Abstract

During the past five years in Canada, issues concerning the adequacy of the Canadian retirement system has been debated with increasing intensity amongst politicians, economists, academics, policy analysts, think tanks and unions. This paper contributes to this important theoretical and public policy debate by reviewing and analysing existing research and presenting and reviewing additional empirical evidence. The central issue in this debate is whether or not Canadians are saving and investing enough through government, employer and private savings to provide an adequate income in retirement. And if a retirement income adequacy problem does exist, is it a universal problem for most Canadians or does it only affect some income groups or age cohorts? The third major question concerns the appropriate policy response. The paper also reviews and questions whether the current and proposed policies properly address the challenge and provides some recommendations. The paper shows that the larger part of this debate actually hinges on assumptions surrounding savings and the definition of savings. Those who claim that Canada faces a national pension and savings crisis only consider government and private savings pension plans whose assets are approximately only one third of total household wealth in Canada.

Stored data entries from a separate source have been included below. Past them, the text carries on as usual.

## config.mk

```make
export PLATFORM = sky130hd
export DESIGN_NAME = spi_flash_responder
export DESIGN_NICKNAME = d
export VERILOG_FILES = /design/src/rtl/spi_flash_responder.sv
export SDC_FILE = /design/constraint.sdc
export NUM_CORES = 1
export LEC_CHECK = 0
export ABC_AREA = 1
export CAP_MARGIN = 5
export CORE_ASPECT_RATIO = 0.7
export CORE_MARGIN = 2
export CORE_UTILIZATION = 30
export CTS_CLUSTER_DIAMETER = 40
export CTS_CLUSTER_SIZE = 16
export DETAILED_ROUTE_END_ITERATION = 6
export HOLD_SLACK_MARGIN = 0.15
export PLACE_DENSITY_LB_ADDON = 0.15
export SYNTH_ARGS = -nofsm -noshare
export SYNTH_HDL_FRONTEND = slang
export SYNTH_SLANG_ARGS = --single-unit
```

## constraint.sdc

```tcl
create_clock -name clk -period 7.3 [get_ports clk]
set_clock_uncertainty 0.05 [all_clocks]
set_input_delay 1.46 -clock clk [delete_from_list [all_inputs] [get_ports clk]]
set_output_delay 1.46 -clock clk [all_outputs]
set_load 0.01 [all_outputs]
```

## src/rtl/spi_flash_responder.sv

```systemverilog
// SPI flash read responder: decodes the read opcode and 24-bit address from
// the byte engine, fetches 32-bit words from memory with a one-word
// prefetch, and loads one data byte per exchange.
//
// state    | meaning
// ---------+------------------------------------------------------------
// IDLE     | chip select inactive; waiting for a new transaction
// CMD      | receiving the opcode byte
// ADDR_HI  | receiving address bits [23:16]
// ADDR_MID | receiving address bits [15:8]
// ADDR_LO  | receiving address bits [7:0]; the first word fetch issues here
// STREAM   | one data byte per exchange; the next word is prefetched at lane 3
// IGNORE   | unsupported opcode; silent until chip select drops
module spi_flash_responder #(
    parameter logic [7:0] READ_CMD  = 8'h03,
    parameter logic [7:0] FILL_BYTE = 8'hFF
) (
    input  logic        clk,
    input  logic        reset,
    input  logic        cs_active_i,
    input  logic        rx_valid_i,
    input  logic [7:0]  rx_byte_i,
    output logic        tx_load_o,
    output logic [7:0]  tx_byte_o,
    output logic        mem_req_o,
    output logic [23:0] mem_addr_o,
    input  logic        mem_ack_i,
    input  logic [31:0] mem_rdata_i,
    output logic        busy_o,
    output logic        cmd_err_o,
    output logic        underrun_o
);

    typedef enum logic [2:0] {
        IDLE,
        CMD,
        ADDR_HI,
        ADDR_MID,
        ADDR_LO,
        STREAM,
        IGNORE
    } state_t;

    state_t      state_q, state_d;
    logic [23:0] addr_q, addr_d;
    logic [7:0]  tx_byte_q, tx_byte_d;
    logic        tx_load_q, tx_load_d;
    logic        cmd_err_q, cmd_err_d;
    logic        underrun_q, underrun_d;
    // A byte has been loaded for the exchange currently in progress.
    logic        loaded_q, loaded_d;
    logic        mem_req_q, mem_req_d;
    logic [23:0] mem_addr_q, mem_addr_d;
    // Buffer that the outstanding request will fill (0 or 1).
    logic        req_buf_q, req_buf_d;
    // The outstanding request belongs to an aborted transaction; drop its data.
    logic        stale_q, stale_d;

    // Two word buffers, each tagged with its word address.
    logic [31:0] b0_data_q, b0_data_d, b1_data_q, b1_data_d;
    logic [21:0] b0_word_q, b0_word_d, b1_word_q, b1_word_d;
    logic        b0_vld_q, b0_vld_d, b1_vld_q, b1_vld_d;

    logic        hit0, hit1, hit;
    logic [31:0] hit_word;
    logic [7:0]  lane_byte;

    assign hit0     = b0_vld_q && (b0_word_q == addr_q[23:2]);
    assign hit1     = b1_vld_q && (b1_word_q == addr_q[23:2]);
    assign hit      = hit0 || hit1;
    assign hit_word = hit0 ? b0_data_q : b1_data_q;

    // Select the byte lane addressed by addr[1:0] from the held word.
    always_comb begin
        lane_byte = hit_word[7:0];
        case (addr_q[1:0])
            2'd0: lane_byte = hit_word[7:0];
            2'd1: lane_byte = hit_word[15:8];
            2'd2: lane_byte = hit_word[23:16];
            2'd3: lane_byte = hit_word[31:24];
            default: lane_byte = hit_word[7:0];
        endcase
    end

    // State and datapath registers.
    always_ff @(posedge clk or posedge reset) begin
        if (reset) begin
            state_q    <= IDLE;
            addr_q     <= 24'h0;
            tx_byte_q  <= FILL_BYTE;
            tx_load_q  <= 1'b0;
            cmd_err_q  <= 1'b0;
            underrun_q <= 1'b0;
            loaded_q   <= 1'b0;
            mem_req_q  <= 1'b0;
            mem_addr_q <= 24'h0;
            req_buf_q  <= 1'b0;
            stale_q    <= 1'b0;
            b0_data_q  <= 32'h0;
            b0_word_q  <= 22'h0;
            b0_vld_q   <= 1'b0;
            b1_data_q  <= 32'h0;
            b1_word_q  <= 22'h0;
            b1_vld_q   <= 1'b0;
        end else begin
            state_q    <= state_d;
            addr_q     <= addr_d;
            tx_byte_q  <= tx_byte_d;
            tx_load_q  <= tx_load_d;
            cmd_err_q  <= cmd_err_d;
            underrun_q <= underrun_d;
            loaded_q   <= loaded_d;
            mem_req_q  <= mem_req_d;
            mem_addr_q <= mem_addr_d;
            req_buf_q  <= req_buf_d;
            stale_q    <= stale_d;
            b0_data_q  <= b0_data_d;
            b0_word_q  <= b0_word_d;
            b0_vld_q   <= b0_vld_d;
            b1_data_q  <= b1_data_d;
            b1_word_q  <= b1_word_d;
            b1_vld_q   <= b1_vld_d;
        end
    end

    // Next-state logic: memory completion first, then the transaction FSM.
    always_comb begin
        state_d    = state_q;
        addr_d     = addr_q;
        tx_byte_d  = tx_byte_q;
        tx_load_d  = 1'b0;
        cmd_err_d  = 1'b0;
        underrun_d = 1'b0;
        loaded_d   = loaded_q;
        mem_req_d  = mem_req_q;
        mem_addr_d = mem_addr_q;
        req_buf_d  = req_buf_q;
        stale_d    = stale_q;
        b0_data_d  = b0_data_q;
        b0_word_d  = b0_word_q;
        b0_vld_d   = b0_vld_q;
        b1_data_d  = b1_data_q;
        b1_word_d  = b1_word_q;
        b1_vld_d   = b1_vld_q;

        // An ack only counts while a request is open; data for an aborted
        // transaction (or one ending this cycle) is dropped.
        if (mem_req_q && mem_ack_i) begin
            mem_req_d = 1'b0;
            stale_d   = 1'b0;
            if (!stale_q && cs_active_i) begin
                if (req_buf_q) begin
                    b1_data_d = mem_rdata_i;
                    b1_word_d = mem_addr_q[23:2];
                    b1_vld_d  = 1'b1;
                end else begin
                    b0_data_d = mem_rdata_i;
                    b0_word_d = mem_addr_q[23:2];
                    b0_vld_d  = 1'b1;
                end
            end
        end

        if (!cs_active_i) begin
            // CS drop wins over any same-cycle exchange.
            state_d  = IDLE;
            loaded_d = 1'b0;
            b0_vld_d = 1'b0;
            b1_vld_d = 1'b0;
            if (mem_req_q && !mem_ack_i) begin
                stale_d = 1'b1;
            end
        end else begin
            case (state_q)
                IDLE: begin
                    state_d   = CMD;
                    tx_byte_d = FILL_BYTE;
                    tx_load_d = 1'b1;
                end
                CMD: begin
                    if (rx_valid_i) begin
                        if (rx_byte_i == READ_CMD) begin
                            state_d   = ADDR_HI;
                            tx_byte_d = FILL_BYTE;
                            tx_load_d = 1'b1;
                        end else begin
                            state_d   = IGNORE;
                            cmd_err_d = 1'b1;
                        end
                    end
                end
                ADDR_HI: begin
                    if (rx_valid_i) begin
                        addr_d[23:16] = rx_byte_i;
                        state_d       = ADDR_MID;
                        tx_byte_d     = FILL_BYTE;
                        tx_load_d     = 1'b1;
                    end
                end
                ADDR_MID: begin
                    if (rx_valid_i) begin
                        addr_d[15:8] = rx_byte_i;
                        state_d      = ADDR_LO;
                        tx_byte_d    = FILL_BYTE;
                        tx_load_d    = 1'b1;
                    end
                end
                ADDR_LO: begin
                    if (rx_valid_i) begin
                        addr_d[7:0] = rx_byte_i;
                        state_d     = STREAM;
                        loaded_d    = 1'b0;
                        // If an aborted request is still open, STREAM issues
                        // the fetch once that request has completed.
                        if (!mem_req_q) begin
                            mem_req_d  = 1'b1;
                            mem_addr_d = {addr_q[23:8], rx_byte_i[7:2], 2'b00};
                            req_buf_d  = 1'b0;
                        end
                    end
                end
                STREAM: begin
                    if (rx_valid_i) begin
                        addr_d   = addr_q + 24'd1;
                        loaded_d = 1'b0;
                        if (!loaded_q) begin
                            underrun_d = 1'b1;
                        end
                    end else if (!loaded_q && hit) begin
                        tx_byte_d = lane_byte;
                        tx_load_d = 1'b1;
                        loaded_d  = 1'b1;
                        // Last lane of the word: fetch the next word into the
                        // buffer not holding the current one.
                        if (addr_q[1:0] == 2'd3 && !mem_req_q) begin
                            mem_req_d  = 1'b1;
                            mem_addr_d = {addr_q[23:2] + 22'd1, 2'b00};
                            req_buf_d  = hit0;
                        end
                    end else if (!hit && !mem_req_q) begin
                        // Current word neither held nor in flight.
                        mem_req_d  = 1'b1;
                        mem_addr_d = {addr_q[23:2], 2'b00};
                        req_buf_d  = 1'b0;
                    end
                end
                IGNORE: begin
                    state_d = IGNORE;
                end
                default: begin
                    state_d = IDLE;
                end
            endcase
        end
    end

    assign tx_load_o  = tx_load_q;
    assign tx_byte_o  = tx_byte_q;
    assign mem_req_o  = mem_req_q;
    assign mem_addr_o = mem_addr_q;
    assign busy_o     = (state_q != IDLE);
    assign cmd_err_o  = cmd_err_q;
    assign underrun_o = underrun_q;

endmodule

```

==> PnR_summary.wiki <==
{| class="wikitable"
! Metric !! Value
|-
| Run status || complete, no violations
|-
| Yosys warning count || 0
|-
| Number of different library cells in the post-synthesis netlist || 42
|-
| Avg Cell Area, Syn || 7.06 um2
|-
| Worst slew slack as a fraction of its limit || between 20% and 30%
|-
| NetSw || about 1.9 mW
|-
| Number of search-and-repair iterations in the first detailed-routing pass || 5
|-
| Power per cell area || 365 nW/um2
|-
| Internal Pwr Total || around 2.4 mW
|-
| Number of setup buffers added after CTS || 0
|-
| Count of flip-flops with a built-in enable after synthesis || 0
|-
| Fin. max-slew vios || 0
|-
| Setup CP Type || in2reg
|-
| Unrepaired setup endpoints after global routing || false
|-
| Cell count after synthesis || 1391
|-
| Leading cell types in the layout, fill and taps excluded || sky130_fd_sc_hd__nand2_1, sky130_fd_sc_hd__o21ai_0, sky130_fd_sc_hd__inv_1
|-
| Final min period || 3.44 ns
|-
| Synth Register Bits || about 170
|-
| Worst-path clk slew || 0.07 ns
|-
| Main flop type after synthesis || sky130_fd_sc_hd__dfrtp_1
|-
| Routed Antenna Nets || 0
|-
| Clock power frac || a little under a quarter
|-
| Die area || about 34000 um2
|-
| Count of antenna diodes in the layout || 0
|-
| Pin count of the biggest net entering global routing || 110
|-
| Most frequent standard cell in the layout excluding fill and tap cells || sky130_fd_sc_hd__nand2_1
|-
| Largest voltage drop on the vdd net || approximately 140 uV
|-
| Worst skew pair latency || ~0.46 ns
|-
| Sequential fraction of the synthesis area || 44.5%
|-
| Antenna violations before repair || 0
|-
| Number of global-route vias before repair || around 8700
|-
| PortBufs || 79
|-
| Sinks on the clock net || approximately 170
|-
| Maxcap violations || 0
|-
| Number of hold-slack violations in the final timing report || 0
|-
| Total CTS buffers || 17
|-
| Mean number of vias per cell || approximately 4.8
|-
| All-layer global routing usage || approximately a fifth
|-
| Period utilization || between 40% and 50%
|-
| Comb pwr share || slightly below 40%
|-
| Endpoint required time on the critical path || ~7.6 ns
|-
| NumNets Final || between 1000 and 1500
|-
| Critical path launch point type || primary input
|-
| Number of rows in the core area || 55
|-
| Synthesis-to-finish area growth || 17.5%
|-
| Proportion of layout cells with a drive suffix above 1 || 8.38%
|-
| Utilization after layout || a little over a third
|-
| Transition at the pin with the smallest max-transition slack || 1.12 ns
|-
| Vias after detailed routing || roughly 9000
|-
| Grt total ovfl || 0
|-
| Crit-path max FO || approximately 110
|-
| Placer Congestion || a little under 1
|-
| Post-DP HPWL || about 25000 um
|-
| Boundary Pins || ~80
|-
| Element type at the critical path end || flop
|-
| Total routed wirelength || about 34000 um
|-
| CORE AREA || 32300 um2
|-
| Highest attainable clock frequency || ~0.29 GHz
|-
| CTS Hold Bufs || 0
|-
| Final setup violation count || 0
|-
| Setup TNS Final || 0 ns
|-
| Class of the tightest hold or removal check || reg2reg
|-
| Number of violations reported at the end of detailed-routing iteration 0 || 878
|-
| Clock tree root driver cell || sky130_fd_sc_hd__clkbuf_16
|-
| Horiz. Die Dim || between 200 and 250 um
|-
| Drt drc || 0
|-
| Routed WL per cell || approximately 18 um
|-
| Die Span Y || 155 um
|-
| Critical path arrival || between 3 and 4 ns
|-
| H-tree Lvls || 4
|-
| Register share of total power || 37.5%
|-
| Initial Utilization || a little under a third
|-
| Switching part of the total || 44.0%
|-
| Async SR Flop Fraction || 100%
|-
| Global-route wire length before repair || about 53000 um
|-
| Buffers from clock root to sink, at most || 2
|-
| Post-synth design cell area || between 9000 and 10000 um2
|-
| Leakage || about 5.4 nW
|-
| CTS tree || done
|-
| CTS-repair resized insts || 0
|}
## logic make-up after synthesis
| kind of cell | after synthesis | share of synthesized area (%) |
|---|---|---|
| AO/OA/AOI/OAI | 254 | 14.2 |
| XOR/XNOR | 7 | 0.624 |
| adder cells (fa/ha/maj) | 5 | 0.637 |
| buffers and inverters | 250 | 10.3 |
| flip-flops | 174 | 44.5 |
| other | 1 | 0.0382 |
| AND/OR/NAND/NOR | 700 | 29.8 |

However, this narrow definition of savings exclude all savings and investments held outside of recognized pension plans and thus exclude investments in stocks, bonds etc. as well as private homes and secondary residences which can provide for an important source of retirement income. However, there are a small number of Canadians that are or will be below the poverty line and this calls for a targeted policy response rather than an across the board reform of the Canada Pension Plan or provincial programs such as the newly proposed Ontario Retirement Pension Plan (ORPP) which may actually be viewed as a payroll tax. Based on the evidence and analysis, the paper concludes that most Canadians do not face an inadequate income during retirement and no new government policy response is needed.